Several anomaly detection algorithms based on clustering have been proposed in literature (Ester et al. [1996]). Clustering involves grouping together similar patterns based on features extracted detect new anomalies. The time and space complexity grows linearly with number of classes to be clustered (Sreekanth et al. [2010]), which renders the clustering based anomaly detection prohibitive for real-time practical applications. The dimensionality of the input data is reduced extracting features within the hidden layers of deep neural network which ensures scalability for complex and high dimensional datasets. Deep learning enabled clustering approach anomaly detection utilizes e.g word2vec (Mikolov et al. [2013]) models to get the semantical presentations of normal data and anomalies to form clusters and detect outliers (Yuan et al. [2017]). Several works rely on variants of hybrid models along with auto-encoders for obtaining representative features for clustering to find anomalies.
文献中提出了几种基于聚类的异常检测算法(Ester et al.[1996])。聚类涉及到根据提取的特征将相似的模式组合在一起以检测新的异常。时间和空间复杂度随待聚类的数量线性增长(Sreekanth等人[2010]),这使得基于聚类的异常检测无法用于实时实际应用。减少了输入数据的维数,在深层神经网络的隐藏层中提取特征,保证了复杂高维数据集的可扩展性。基于深度学习的聚类异常检测方法,如word2vec (Mikolov et al.[2013])对正常数据和异常数据进行语义表示,形成聚类并检测离群值(Yuan et al.[2017])。一些工作依赖于混合模型的变体和自动编码器,以获得有代表性的特性,用于聚类以发现异常。
Deep reinforcement learning (DRL) methods have attracted significant interest due to its ability to learn complex behaviors in high-dimensional data space. Efforts to detect anomalies using deep reinforcement learning have been proposed by de La Bourdonnaye et al. [2017], Chengqiang Huang [2016]. The DRL based anomaly detector does not consider any assumption about the concept of the anomaly, the detector identifies new anomalies by consistently enhancing its knowledge through reward signals accumulated. DRL based anomaly detection is a very novel concept which requires further investigation and identification of the research gap and its applications.
深度强化学习(Deep reinforcement learning, DRL)方法因其在高维数据空间中学习复杂行为的能力而备受关注。de La Bourdonnaye等[2017]、Huang Chengqiang[2016]提出了利用深度强化学习检测异常的方法。基于DRL的异常检测器不考虑任何关于异常概念的假设,检测器通过不断积累的奖励信号增强其知识来识别新的异常。基于DRL的异常检测是一个非常新颖的概念,需要进一步研究和识别其研究缺口及其应用。

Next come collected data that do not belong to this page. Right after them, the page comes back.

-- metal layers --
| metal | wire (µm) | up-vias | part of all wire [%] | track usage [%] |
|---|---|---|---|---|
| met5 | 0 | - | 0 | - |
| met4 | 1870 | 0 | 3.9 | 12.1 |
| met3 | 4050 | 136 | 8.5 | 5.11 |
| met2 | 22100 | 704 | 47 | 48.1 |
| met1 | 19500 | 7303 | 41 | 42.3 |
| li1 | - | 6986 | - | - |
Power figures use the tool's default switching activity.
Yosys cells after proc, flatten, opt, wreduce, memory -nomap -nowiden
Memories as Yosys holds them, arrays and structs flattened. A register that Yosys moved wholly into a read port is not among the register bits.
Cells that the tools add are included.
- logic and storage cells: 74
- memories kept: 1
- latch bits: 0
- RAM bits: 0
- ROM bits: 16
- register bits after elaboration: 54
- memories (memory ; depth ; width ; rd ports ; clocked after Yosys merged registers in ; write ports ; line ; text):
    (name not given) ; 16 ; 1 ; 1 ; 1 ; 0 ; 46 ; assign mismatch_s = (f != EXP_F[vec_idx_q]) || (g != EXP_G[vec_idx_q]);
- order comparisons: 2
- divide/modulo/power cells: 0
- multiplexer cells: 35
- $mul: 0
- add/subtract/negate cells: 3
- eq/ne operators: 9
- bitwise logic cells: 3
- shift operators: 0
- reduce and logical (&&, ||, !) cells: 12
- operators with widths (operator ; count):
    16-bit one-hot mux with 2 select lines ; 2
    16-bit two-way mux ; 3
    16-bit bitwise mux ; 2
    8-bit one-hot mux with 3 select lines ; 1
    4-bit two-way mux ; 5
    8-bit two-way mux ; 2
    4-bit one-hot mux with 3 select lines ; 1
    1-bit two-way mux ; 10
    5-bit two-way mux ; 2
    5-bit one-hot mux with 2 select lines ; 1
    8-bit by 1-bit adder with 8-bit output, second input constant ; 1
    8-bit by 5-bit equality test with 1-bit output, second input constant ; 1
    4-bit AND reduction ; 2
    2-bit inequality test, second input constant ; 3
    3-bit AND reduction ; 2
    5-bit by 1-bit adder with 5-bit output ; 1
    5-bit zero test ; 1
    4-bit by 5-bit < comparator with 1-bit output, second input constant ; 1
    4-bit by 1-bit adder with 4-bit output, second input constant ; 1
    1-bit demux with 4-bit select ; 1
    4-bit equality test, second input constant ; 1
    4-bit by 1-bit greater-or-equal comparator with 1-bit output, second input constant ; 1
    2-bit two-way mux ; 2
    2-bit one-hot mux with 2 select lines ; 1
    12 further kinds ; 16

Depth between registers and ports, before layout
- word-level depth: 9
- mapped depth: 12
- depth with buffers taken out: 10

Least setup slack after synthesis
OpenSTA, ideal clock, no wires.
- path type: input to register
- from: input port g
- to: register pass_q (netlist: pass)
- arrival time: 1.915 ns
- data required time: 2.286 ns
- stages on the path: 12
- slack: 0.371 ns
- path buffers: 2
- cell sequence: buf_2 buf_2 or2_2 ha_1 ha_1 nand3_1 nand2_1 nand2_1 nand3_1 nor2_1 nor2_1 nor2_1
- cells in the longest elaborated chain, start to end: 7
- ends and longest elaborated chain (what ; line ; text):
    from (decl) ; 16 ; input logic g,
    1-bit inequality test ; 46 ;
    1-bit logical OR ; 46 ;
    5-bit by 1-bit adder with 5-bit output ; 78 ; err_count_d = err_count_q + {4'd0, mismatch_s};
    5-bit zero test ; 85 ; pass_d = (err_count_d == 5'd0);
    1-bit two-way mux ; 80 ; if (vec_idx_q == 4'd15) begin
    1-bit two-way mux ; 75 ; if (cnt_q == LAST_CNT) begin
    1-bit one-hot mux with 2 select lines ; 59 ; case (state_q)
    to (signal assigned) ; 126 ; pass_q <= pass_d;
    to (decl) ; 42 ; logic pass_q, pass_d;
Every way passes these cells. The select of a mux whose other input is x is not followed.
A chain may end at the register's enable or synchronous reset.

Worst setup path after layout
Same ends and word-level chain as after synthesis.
## config.mk

```make
export PLATFORM = sky130hd
export DESIGN_NAME = kvs_req_arbiter
export DESIGN_NICKNAME = d
export VERILOG_FILES = /design/src/rtl/kvs_req_arbiter.sv
export SDC_FILE = /design/constraint.sdc
export NUM_CORES = 1
export LEC_CHECK = 0
export CORE_AREA = 3 3 422 424
export DETAILED_ROUTE_END_ITERATION = 6
export DIE_AREA = 0 0 425 427
export GPL_TIMING_DRIVEN = 0
export PLACE_DENSITY = 0.31
export SLEW_MARGIN = 20
export SYNTH_ARGS = -nofsm -noshare
export SYNTH_HDL_FRONTEND = slang
export SYNTH_SLANG_ARGS = --single-unit
```

## constraint.sdc

```tcl
create_clock -name RX_clk -period 5.8 [get_ports RX_clk]
set_input_delay 1.16 -clock RX_clk [delete_from_list [all_inputs] [get_ports RX_clk]]
set_output_delay 1.16 -clock RX_clk [all_outputs]
set_load 0.03 [all_outputs]
```
--- config.mk ---
export PLATFORM = sky130hd
export DESIGN_NAME = sram_bist_flat
export DESIGN_NICKNAME = d
export VERILOG_FILES = /design/src/rtl/sram_bist_if.sv /design/src/rtl/sram_bist.sv /design/src/flat_wrapper.sv
export SDC_FILE = /design/constraint.sdc
export NUM_CORES = 1
export LEC_CHECK = 0
export BUFFER_PORTS_ARGS = -buffer_cell sky130_fd_sc_hd__buf_2
export CAP_MARGIN = 20
export CORE_MARGIN = 10
export CORE_UTILIZATION = 50
export CTS_CLUSTER_DIAMETER = 60
export DETAILED_ROUTE_END_ITERATION = 10
export PLACE_DENSITY = 0.8
export SLEW_MARGIN = 0
export SYNTH_ARGS = -nofsm -noshare
export SYNTH_HDL_FRONTEND = slang
export SYNTH_SLANG_ARGS = --single-unit
--- constraint.sdc ---
create_clock -name clk -period 4.07 [get_ports clk]
set_clock_uncertainty 0.2 [all_clocks]
set_input_delay 0 -clock clk [delete_from_list [all_inputs] [get_ports clk]]
set_output_delay 0 -clock clk [all_outputs]
set_load 0.02 [all_outputs]
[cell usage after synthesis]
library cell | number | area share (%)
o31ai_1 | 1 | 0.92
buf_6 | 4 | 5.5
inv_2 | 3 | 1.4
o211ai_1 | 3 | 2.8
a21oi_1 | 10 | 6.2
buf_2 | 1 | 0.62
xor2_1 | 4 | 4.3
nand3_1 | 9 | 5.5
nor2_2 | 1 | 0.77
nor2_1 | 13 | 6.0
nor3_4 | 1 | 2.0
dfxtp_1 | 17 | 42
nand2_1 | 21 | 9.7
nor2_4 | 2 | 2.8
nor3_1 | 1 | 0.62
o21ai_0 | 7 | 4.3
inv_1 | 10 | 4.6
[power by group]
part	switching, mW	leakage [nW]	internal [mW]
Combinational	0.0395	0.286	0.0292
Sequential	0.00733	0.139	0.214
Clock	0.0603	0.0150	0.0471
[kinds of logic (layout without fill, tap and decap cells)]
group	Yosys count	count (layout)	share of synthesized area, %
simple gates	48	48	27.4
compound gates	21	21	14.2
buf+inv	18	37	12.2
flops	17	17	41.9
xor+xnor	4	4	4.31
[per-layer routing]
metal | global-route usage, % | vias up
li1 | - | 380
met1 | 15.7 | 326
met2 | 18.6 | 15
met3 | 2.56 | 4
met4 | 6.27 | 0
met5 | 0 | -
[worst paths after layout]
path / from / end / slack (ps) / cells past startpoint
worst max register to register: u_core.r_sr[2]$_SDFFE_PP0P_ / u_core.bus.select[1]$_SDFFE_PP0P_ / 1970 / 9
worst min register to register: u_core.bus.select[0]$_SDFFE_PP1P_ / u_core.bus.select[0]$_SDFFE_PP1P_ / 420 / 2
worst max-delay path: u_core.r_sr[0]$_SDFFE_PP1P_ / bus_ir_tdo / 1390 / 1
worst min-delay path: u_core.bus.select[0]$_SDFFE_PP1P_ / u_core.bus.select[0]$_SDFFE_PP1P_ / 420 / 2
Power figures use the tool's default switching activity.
<file path="src/rtl/vc_arbiter_if.sv">
// Handshake bundle between the VC FIFOs, the destination FIFOs and vc_arbiter.
// The slave modport is the arbiter's view; the master modport is the surrounding FIFO/flow-control side.
interface vc_arbiter_if #(
  parameter int DATA_WIDTH = 6
);
  logic                  active_in;
  logic                  vc0_empty;
  logic                  vc1_empty;
  logic [DATA_WIDTH-1:0] vc0_data;
  logic [DATA_WIDTH-1:0] vc1_data;
  logic                  d0_almost_full;
  logic                  d1_almost_full;
  logic                  vc0_pop;
  logic                  vc1_pop;
  logic                  d0_push;
  logic                  d1_push;
  logic [DATA_WIDTH-1:0] data_out;
  logic                  arb_idle;

  modport master (
    output active_in, vc0_empty, vc1_empty, vc0_data, vc1_data,
           d0_almost_full, d1_almost_full,
    input  vc0_pop, vc1_pop, d0_push, d1_push, data_out, arb_idle
  );

  modport slave (
    input  active_in, vc0_empty, vc1_empty, vc0_data, vc1_data,
           d0_almost_full, d1_almost_full,
    output vc0_pop, vc1_pop, d0_push, d1_push, data_out, arb_idle
  );
endinterface

</file>
<file path="src/rtl/vc_arbiter.sv">
// Weighted round-robin scheduler from two FWFT VC FIFOs into the D0/D1 destination FIFOs.
// Define VC_ARB_STRICT_PRIO_EN to replace the weighted scheme with fixed VC0-over-VC1 priority.
module vc_arbiter #(
  parameter int DATA_WIDTH = 6,
  parameter int DEST_BIT   = 4,
  parameter int WEIGHT_VC0 = 3,
  parameter int WEIGHT_VC1 = 1
) (
  input  logic        clk,
  input  logic        reset,
  vc_arbiter_if.slave arb
);

  typedef enum logic [1:0] {
    IDLE    = 2'd0,
    OWN_VC0 = 2'd1,
    OWN_VC1 = 2'd2
  } state_e;

  localparam logic [3:0] W0 = 4'(WEIGHT_VC0);
  localparam logic [3:0] W1 = 4'(WEIGHT_VC1);

  // Grant counter saturates at the owning VC's weight.
  function automatic logic [3:0] sat_inc(input logic [3:0] c, input logic [3:0] lim);
    return (c >= lim) ? lim : c + 4'd1;
  endfunction

  state_e                state_q, state_d;
  logic [3:0]            cnt_q, cnt_d;
  logic                  d0_push_q, d0_push_d;
  logic                  d1_push_q, d1_push_d;
  logic [DATA_WIDTH-1:0] data_q, data_d;
  logic                  idle_q;

  logic                  e0, e1;
  logic                  gnt0, gnt1;
  logic                  any_gnt;
  logic [DATA_WIDTH-1:0] gnt_word;
  logic                  af0_sel, af1_sel;

  // A VC is eligible only if the destination of its own head word has room.
  always_comb begin
    af0_sel = arb.vc0_data[DEST_BIT] ? arb.d1_almost_full : arb.d0_almost_full;
    af1_sel = arb.vc1_data[DEST_BIT] ? arb.d1_almost_full : arb.d0_almost_full;
    e0      = arb.active_in & ~arb.vc0_empty & ~af0_sel;
    e1      = arb.active_in & ~arb.vc1_empty & ~af1_sel;
  end

  always_comb begin
    state_d = state_q;
    cnt_d   = cnt_q;
    gnt0    = 1'b0;
    gnt1    = 1'b0;
`ifdef VC_ARB_STRICT_PRIO_EN
    if (e0) begin
      gnt0    = 1'b1;
      state_d = OWN_VC0;
      cnt_d   = 4'd1;
    end else if (e1) begin
      gnt1    = 1'b1;
      state_d = OWN_VC1;
      cnt_d   = 4'd1;
    end else begin
      state_d = IDLE;
      cnt_d   = 4'd0;
    end
`else
    unique case (state_q)
      IDLE: begin
        if (e0) begin
          gnt0    = 1'b1;
          state_d = OWN_VC0;
          cnt_d   = 4'd1;
        end else if (e1) begin
          gnt1    = 1'b1;
          state_d = OWN_VC1;
          cnt_d   = 4'd1;
        end
      end
      OWN_VC0: begin
        if (e0 && ((cnt_q < W0) || !e1)) begin
          gnt0  = 1'b1;
          cnt_d = sat_inc(cnt_q, W0);
        end else if (e1) begin
          gnt1    = 1'b1;
          state_d = OWN_VC1;
          cnt_d   = 4'd1;
        end else begin
          state_d = IDLE;
          cnt_d   = 4'd0;
        end
      end
      OWN_VC1: begin
        if (e1 && ((cnt_q < W1) || !e0)) begin
          gnt1  = 1'b1;
          cnt_d = sat_inc(cnt_q, W1);
        end else if (e0) begin
          gnt0    = 1'b1;
          state_d = OWN_VC0;
          cnt_d   = 4'd1;
        end else begin
          state_d = IDLE;
          cnt_d   = 4'd0;
        end
      end
      default: begin
        state_d = IDLE;
        cnt_d   = 4'd0;
      end
    endcase
`endif
  end

  // Route the granted head word; with no grant the output word holds.
  always_comb begin
    any_gnt   = gnt0 | gnt1;
    gnt_word  = gnt1 ? arb.vc1_data : arb.vc0_data;
    d1_push_d = any_gnt &  gnt_word[DEST_BIT];
    d0_push_d = any_gnt & ~gnt_word[DEST_BIT];
    data_d    = any_gnt ? gnt_word : data_q;
  end

  always_ff @(posedge clk or posedge reset) begin
    if (reset) begin
      state_q   <= IDLE;
      cnt_q     <= 4'd0;
      d0_push_q <= 1'b0;
      d1_push_q <= 1'b0;
      data_q    <= '0;
      idle_q    <= 1'b1;
    end else begin
      state_q   <= state_d;
      cnt_q     <= cnt_d;
      d0_push_q <= d0_push_d;
      d1_push_q <= d1_push_d;
      data_q    <= data_d;
      idle_q    <= (state_d == IDLE);
    end
  end

  assign arb.vc0_pop  = gnt0 & ~reset;
  assign arb.vc1_pop  = gnt1 & ~reset;
  assign arb.d0_push  = d0_push_q;
  assign arb.d1_push  = d1_push_q;
  assign arb.data_out = data_q;
  assign arb.arb_idle = idle_q;

endmodule

</file>
<file path="src/flat_wrapper.sv">
// flat-port wrapper written by rule: the top's interface ports become plain ports
module vc_arbiter_flat 
#(
  parameter int DATA_WIDTH = 6,
  parameter int DEST_BIT   = 4,
  parameter int WEIGHT_VC0 = 3,
  parameter int WEIGHT_VC1 = 1
)
  (clk, reset, arb_active_in, arb_vc0_empty, arb_vc1_empty, arb_vc0_data, arb_vc1_data, arb_d0_almost_full, arb_d1_almost_full, arb_vc0_pop, arb_vc1_pop, arb_d0_push, arb_d1_push, arb_data_out, arb_arb_idle);
  vc_arbiter_if #(.DATA_WIDTH(DATA_WIDTH)) arb_i ();
  input  logic clk;
  input  logic reset;
  input wire logic [$bits(arb_i.active_in)-1:0] arb_active_in;
  input wire logic [$bits(arb_i.vc0_empty)-1:0] arb_vc0_empty;
  input wire logic [$bits(arb_i.vc1_empty)-1:0] arb_vc1_empty;
  input wire logic [$bits(arb_i.vc0_data)-1:0] arb_vc0_data;
  input wire logic [$bits(arb_i.vc1_data)-1:0] arb_vc1_data;
  input wire logic [$bits(arb_i.d0_almost_full)-1:0] arb_d0_almost_full;
  input wire logic [$bits(arb_i.d1_almost_full)-1:0] arb_d1_almost_full;
  output wire logic [$bits(arb_i.vc0_pop)-1:0] arb_vc0_pop;
  output wire logic [$bits(arb_i.vc1_pop)-1:0] arb_vc1_pop;
  output wire logic [$bits(arb_i.d0_push)-1:0] arb_d0_push;
  output wire logic [$bits(arb_i.d1_push)-1:0] arb_d1_push;
  output wire logic [$bits(arb_i.data_out)-1:0] arb_data_out;
  output wire logic [$bits(arb_i.arb_idle)-1:0] arb_arb_idle;
  assign arb_i.active_in = arb_active_in;
  assign arb_i.vc0_empty = arb_vc0_empty;
  assign arb_i.vc1_empty = arb_vc1_empty;
  assign arb_i.vc0_data = arb_vc0_data;
  assign arb_i.vc1_data = arb_vc1_data;
  assign arb_i.d0_almost_full = arb_d0_almost_full;
  assign arb_i.d1_almost_full = arb_d1_almost_full;
  assign arb_vc0_pop = arb_i.vc0_pop;
  assign arb_vc1_pop = arb_i.vc1_pop;
  assign arb_d0_push = arb_i.d0_push;
  assign arb_d1_push = arb_i.d1_push;
  assign arb_data_out = arb_i.data_out;
  assign arb_arb_idle = arb_i.arb_idle;
  vc_arbiter #(.DATA_WIDTH(DATA_WIDTH), .DEST_BIT(DEST_BIT), .WEIGHT_VC0(WEIGHT_VC0), .WEIGHT_VC1(WEIGHT_VC1)) u_core (.clk(clk), .reset(reset), .arb(arb_i));
endmodule
</file>
$ cat src/rtl/ber_meas_controller.sv
// BER measurement sequencer for the 16-QAM loop.
// Searches the tx->rx symbol delay, then counts bit and symbol errors over a
// 2^LOG2_MEAS-symbol window and latches the results.
// Optional macro BER_AUTO_RESTART_EN: after a successful lock, windows repeat
// back to back with a 1-clk done pulse per window; start in MEASURE re-aligns.
module ber_meas_controller #(
  parameter int unsigned MAX_DELAY  = 31,
  parameter int unsigned DLY_W      = 5,
  parameter int unsigned ALIGN_SYMS = 64,
  parameter int unsigned LOG2_MEAS  = 20,
  parameter int unsigned CNT_W      = 24
) (
  input  logic             clk,
  input  logic             reset,
  input  logic             sym_clk_ena,
  input  logic             start,
  input  logic [1:0]       ref_i,
  input  logic [1:0]       ref_q,
  input  logic [1:0]       rx_i,
  input  logic [1:0]       rx_q,
  output logic             busy,
  output logic             locked,
  output logic             lock_fail,
  output logic             done,
  output logic [DLY_W-1:0] delay_out,
  output logic [CNT_W-1:0] bit_errs,
  output logic [CNT_W-1:0] sym_errs,
  output logic [1:0]       state_out
);

  localparam int unsigned AcntW = $clog2(ALIGN_SYMS + 1);

  typedef enum logic [1:0] {
    StIdle    = 2'd0,
    StAlign   = 2'd1,
    StMeasure = 2'd2,
    StDone    = 2'd3
  } state_e;

  state_e           state_q;
  logic             busy_q, locked_q, lock_fail_q, done_q, miss_q;
  logic [DLY_W-1:0] delay_q, trial_q;
  logic [AcntW-1:0] align_cnt_q;
  logic [LOG2_MEAS-1:0] win_q;
  logic [CNT_W-1:0] bit_acc_q, sym_acc_q, bit_errs_q, sym_errs_q;

  // dline_q[k] holds the reference symbol from k+1 enables ago; the current
  // input symbol serves as candidate 0.
  logic [3:0] dline_q [MAX_DELAY];
  logic [3:0] taps    [MAX_DELAY+1];

  logic [DLY_W-1:0] sel;
  logic [3:0]       cand, err;
  logic [2:0]       popcnt;
  logic             sym_err, miss_nx, go_align;
  logic [AcntW-1:0] align_inc;
  logic [CNT_W:0]   bit_sum, sym_sum;
  logic [CNT_W-1:0] bit_nx, sym_nx;

  // Delay line of reference symbols, advanced on every symbol enable.
  always_ff @(posedge clk) begin
    if (reset) begin
      for (int k = 0; k < int'(MAX_DELAY); k++) dline_q[k] <= '0;
    end else if (sym_clk_ena) begin
      dline_q[0] <= {ref_i, ref_q};
      for (int k = 1; k < int'(MAX_DELAY); k++) dline_q[k] <= dline_q[k-1];
    end
  end

  // Candidate selection, error vector and saturating accumulator next values.
  always_comb begin
    taps[0] = {ref_i, ref_q};
    for (int k = 0; k < int'(MAX_DELAY); k++) taps[k+1] = dline_q[k];
    sel  = (state_q == StMeasure) ? delay_q : trial_q;
    cand = '0;
    for (int k = 0; k <= int'(MAX_DELAY); k++) begin
      if (DLY_W'(k) == sel) cand = taps[k];
    end
    err       = {rx_i, rx_q} ^ cand;
    popcnt    = {2'b00, err[0]} + {2'b00, err[1]} + {2'b00, err[2]} + {2'b00, err[3]};
    sym_err   = |err;
    miss_nx   = miss_q | sym_err;
    align_inc = align_cnt_q + AcntW'(1);
    bit_sum   = {1'b0, bit_acc_q} + (CNT_W+1)'(popcnt);
    sym_sum   = {1'b0, sym_acc_q} + (CNT_W+1)'(sym_err);
    // Carry out of the top bit means the count would wrap: clamp instead.
    bit_nx    = bit_sum[CNT_W] ? '1 : bit_sum[CNT_W-1:0];
    sym_nx    = sym_sum[CNT_W] ? '1 : sym_sum[CNT_W-1:0];
  end

`ifdef BER_AUTO_RESTART_EN
  assign go_align = start && (state_q != StAlign);
`else
  assign go_align = start && ((state_q == StIdle) || (state_q == StDone));
`endif

  // Sequencer FSM with registered status and result outputs.
  always_ff @(posedge clk) begin
    if (reset) begin
      state_q     <= StIdle;
      busy_q      <= 1'b0;
      locked_q    <= 1'b0;
      lock_fail_q <= 1'b0;
      done_q      <= 1'b0;
      miss_q      <= 1'b0;
      delay_q     <= '0;
      trial_q     <= '0;
      align_cnt_q <= '0;
      win_q       <= '0;
      bit_acc_q   <= '0;
      sym_acc_q   <= '0;
      bit_errs_q  <= '0;
      sym_errs_q  <= '0;
    end else if (go_align) begin
      state_q     <= StAlign;
      busy_q      <= 1'b1;
      trial_q     <= '0;
      align_cnt_q <= '0;
      miss_q      <= 1'b0;
      locked_q    <= 1'b0;
      lock_fail_q <= 1'b0;
      done_q      <= 1'b0;
    end else begin
      unique case (state_q)
        StIdle: ;
        StAlign: begin
          if (sym_clk_ena) begin
            if (align_inc == AcntW'(ALIGN_SYMS)) begin
              if (!miss_nx) begin
                locked_q  <= 1'b1;
                delay_q   <= trial_q;
                state_q   <= StMeasure;
                win_q     <= '0;
                bit_acc_q <= '0;
                sym_acc_q <= '0;
              end else if (trial_q == DLY_W'(MAX_DELAY)) begin
                lock_fail_q <= 1'b1;
                delay_q     <= '0;
                done_q      <= 1'b1;
                busy_q      <= 1'b0;
                state_q     <= StDone;
              end else begin
                trial_q     <= trial_q + DLY_W'(1);
                align_cnt_q <= '0;
                miss_q      <= 1'b0;
              end
            end else begin
              align_cnt_q <= align_inc;
              miss_q      <= miss_nx;
            end
          end
        end
        StMeasure: begin
          if (sym_clk_ena) begin
            bit_acc_q <= bit_nx;
            sym_acc_q <= sym_nx;
            if (&win_q) begin
              // Final symbol of the window is folded into the latched result.
              bit_errs_q <= bit_nx;
              sym_errs_q <= sym_nx;
              done_q     <= 1'b1;
              busy_q     <= 1'b0;
              state_q    <= StDone;
            end else begin
              win_q <= win_q + LOG2_MEAS'(1);
            end
          end
        end
        StDone: begin
`ifdef BER_AUTO_RESTART_EN
          if (locked_q) begin
            state_q   <= StMeasure;
            busy_q    <= 1'b1;
            done_q    <= 1'b0;
            win_q     <= '0;
            bit_acc_q <= '0;
            sym_acc_q <= '0;
          end
`endif
        end
      endcase
    end
  end

  assign busy      = busy_q;
  assign locked    = locked_q;
  assign lock_fail = lock_fail_q;
  assign done      = done_q;
  assign delay_out = delay_q;
  assign bit_errs  = bit_errs_q;
  assign sym_errs  = sym_errs_q;
  assign state_out = state_q;

endmodule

Hilbert transform is a statistical signal processing technique which derives the analytic representation of a real-valued signal. This property is leveraged by (Kanarachos et al. [2015]) for real-time detection of anomalies in health-related time series dataset and is shown to be a very promising technique. The algorithm combines the ability of wavelet analysis, neural networks and Hilbert transform in a sequential manner to detect real-time anomalies. The topic of statistical techniques DAD techniques requires further investigation to understand their potential and applicability for anomaly detections fully.
希尔伯特变换是一种统计信号处理技术,它推导出实值信号的解析表达式。该属性被(Kanarachos等人[2015])用于实时检测健康相关时间序列数据集中的异常,并被证明是一种非常有前景的技术。该算法结合了小波分析、神经网络和希尔伯特变换的能力,以序列的方式检测实时异常。统计技术这一主题下的DAD技术需要进一步研究,以充分了解其在异常检测方面的潜力和适用性。